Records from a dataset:
########################################

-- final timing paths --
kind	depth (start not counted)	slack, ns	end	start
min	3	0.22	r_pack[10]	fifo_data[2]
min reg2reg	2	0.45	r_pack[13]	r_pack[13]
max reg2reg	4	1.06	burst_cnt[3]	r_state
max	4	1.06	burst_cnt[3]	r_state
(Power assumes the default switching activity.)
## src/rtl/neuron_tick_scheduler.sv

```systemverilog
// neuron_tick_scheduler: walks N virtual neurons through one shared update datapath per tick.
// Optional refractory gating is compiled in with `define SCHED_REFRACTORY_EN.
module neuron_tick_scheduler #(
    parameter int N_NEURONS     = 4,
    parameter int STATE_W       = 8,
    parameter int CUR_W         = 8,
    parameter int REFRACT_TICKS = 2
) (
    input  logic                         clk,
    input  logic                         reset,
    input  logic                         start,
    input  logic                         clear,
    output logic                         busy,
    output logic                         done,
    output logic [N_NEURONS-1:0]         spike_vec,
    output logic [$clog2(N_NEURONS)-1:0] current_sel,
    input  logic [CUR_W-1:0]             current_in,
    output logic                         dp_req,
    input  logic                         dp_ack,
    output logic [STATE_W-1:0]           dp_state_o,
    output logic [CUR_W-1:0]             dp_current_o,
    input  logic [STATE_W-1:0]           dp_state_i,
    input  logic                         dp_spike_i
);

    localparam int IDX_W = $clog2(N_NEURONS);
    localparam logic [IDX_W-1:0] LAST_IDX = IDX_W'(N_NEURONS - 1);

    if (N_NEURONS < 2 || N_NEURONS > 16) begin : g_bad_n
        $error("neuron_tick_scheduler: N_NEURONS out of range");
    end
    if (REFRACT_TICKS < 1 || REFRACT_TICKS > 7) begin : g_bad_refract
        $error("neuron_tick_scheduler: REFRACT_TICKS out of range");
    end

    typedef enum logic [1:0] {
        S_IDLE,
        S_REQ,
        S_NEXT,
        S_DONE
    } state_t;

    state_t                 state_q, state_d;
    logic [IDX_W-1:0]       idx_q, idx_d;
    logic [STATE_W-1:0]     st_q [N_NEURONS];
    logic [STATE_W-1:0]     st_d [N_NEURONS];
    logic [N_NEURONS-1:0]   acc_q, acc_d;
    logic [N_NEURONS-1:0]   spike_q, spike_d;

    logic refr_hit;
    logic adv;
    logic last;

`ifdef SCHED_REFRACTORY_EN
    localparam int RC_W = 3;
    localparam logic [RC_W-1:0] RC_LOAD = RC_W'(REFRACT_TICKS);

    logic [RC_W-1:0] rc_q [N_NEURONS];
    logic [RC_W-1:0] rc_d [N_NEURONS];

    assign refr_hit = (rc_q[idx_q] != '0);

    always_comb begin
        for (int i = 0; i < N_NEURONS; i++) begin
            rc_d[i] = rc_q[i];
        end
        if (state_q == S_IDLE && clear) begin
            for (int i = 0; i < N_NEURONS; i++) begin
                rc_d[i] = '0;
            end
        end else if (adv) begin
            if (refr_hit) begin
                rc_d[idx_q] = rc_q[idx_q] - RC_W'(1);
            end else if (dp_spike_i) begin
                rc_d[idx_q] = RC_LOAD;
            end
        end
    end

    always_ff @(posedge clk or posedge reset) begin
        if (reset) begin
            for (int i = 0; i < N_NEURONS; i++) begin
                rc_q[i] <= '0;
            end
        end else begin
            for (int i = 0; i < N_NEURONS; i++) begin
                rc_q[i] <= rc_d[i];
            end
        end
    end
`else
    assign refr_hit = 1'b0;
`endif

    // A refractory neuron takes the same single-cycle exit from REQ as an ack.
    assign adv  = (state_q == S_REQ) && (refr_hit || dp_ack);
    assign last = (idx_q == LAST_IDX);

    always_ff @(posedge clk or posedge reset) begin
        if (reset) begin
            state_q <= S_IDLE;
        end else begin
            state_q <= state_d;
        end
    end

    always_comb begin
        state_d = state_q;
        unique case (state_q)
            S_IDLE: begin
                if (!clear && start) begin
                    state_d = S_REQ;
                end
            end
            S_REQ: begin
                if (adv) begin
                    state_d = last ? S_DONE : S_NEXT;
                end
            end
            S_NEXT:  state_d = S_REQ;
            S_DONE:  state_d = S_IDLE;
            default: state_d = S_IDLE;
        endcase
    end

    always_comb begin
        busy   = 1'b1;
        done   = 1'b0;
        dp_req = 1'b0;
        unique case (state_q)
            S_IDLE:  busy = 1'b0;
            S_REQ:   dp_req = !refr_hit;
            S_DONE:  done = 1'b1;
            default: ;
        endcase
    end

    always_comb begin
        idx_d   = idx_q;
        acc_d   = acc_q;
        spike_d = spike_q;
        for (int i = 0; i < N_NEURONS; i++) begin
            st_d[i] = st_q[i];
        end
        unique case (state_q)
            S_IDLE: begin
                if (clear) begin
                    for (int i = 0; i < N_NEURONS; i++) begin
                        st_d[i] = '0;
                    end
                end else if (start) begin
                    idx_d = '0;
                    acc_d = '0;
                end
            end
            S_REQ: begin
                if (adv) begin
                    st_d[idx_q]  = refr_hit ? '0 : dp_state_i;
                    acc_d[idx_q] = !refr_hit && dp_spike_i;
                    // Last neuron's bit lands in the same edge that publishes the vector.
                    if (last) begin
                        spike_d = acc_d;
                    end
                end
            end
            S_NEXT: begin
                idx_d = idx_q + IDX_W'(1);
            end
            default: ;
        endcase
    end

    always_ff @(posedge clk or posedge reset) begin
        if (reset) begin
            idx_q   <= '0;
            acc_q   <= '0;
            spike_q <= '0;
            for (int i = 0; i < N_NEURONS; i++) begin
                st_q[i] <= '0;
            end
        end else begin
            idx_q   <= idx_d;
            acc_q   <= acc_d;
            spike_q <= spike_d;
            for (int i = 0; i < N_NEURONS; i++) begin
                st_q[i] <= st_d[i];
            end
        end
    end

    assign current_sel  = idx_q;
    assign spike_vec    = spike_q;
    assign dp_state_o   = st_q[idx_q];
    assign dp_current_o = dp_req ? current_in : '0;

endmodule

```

########################################

EXERCISE DETAILS:
Scan each line of the entries above for the word "clear" and report how many lines contain it, with nothing else.

FINISHED EXERCISE:
4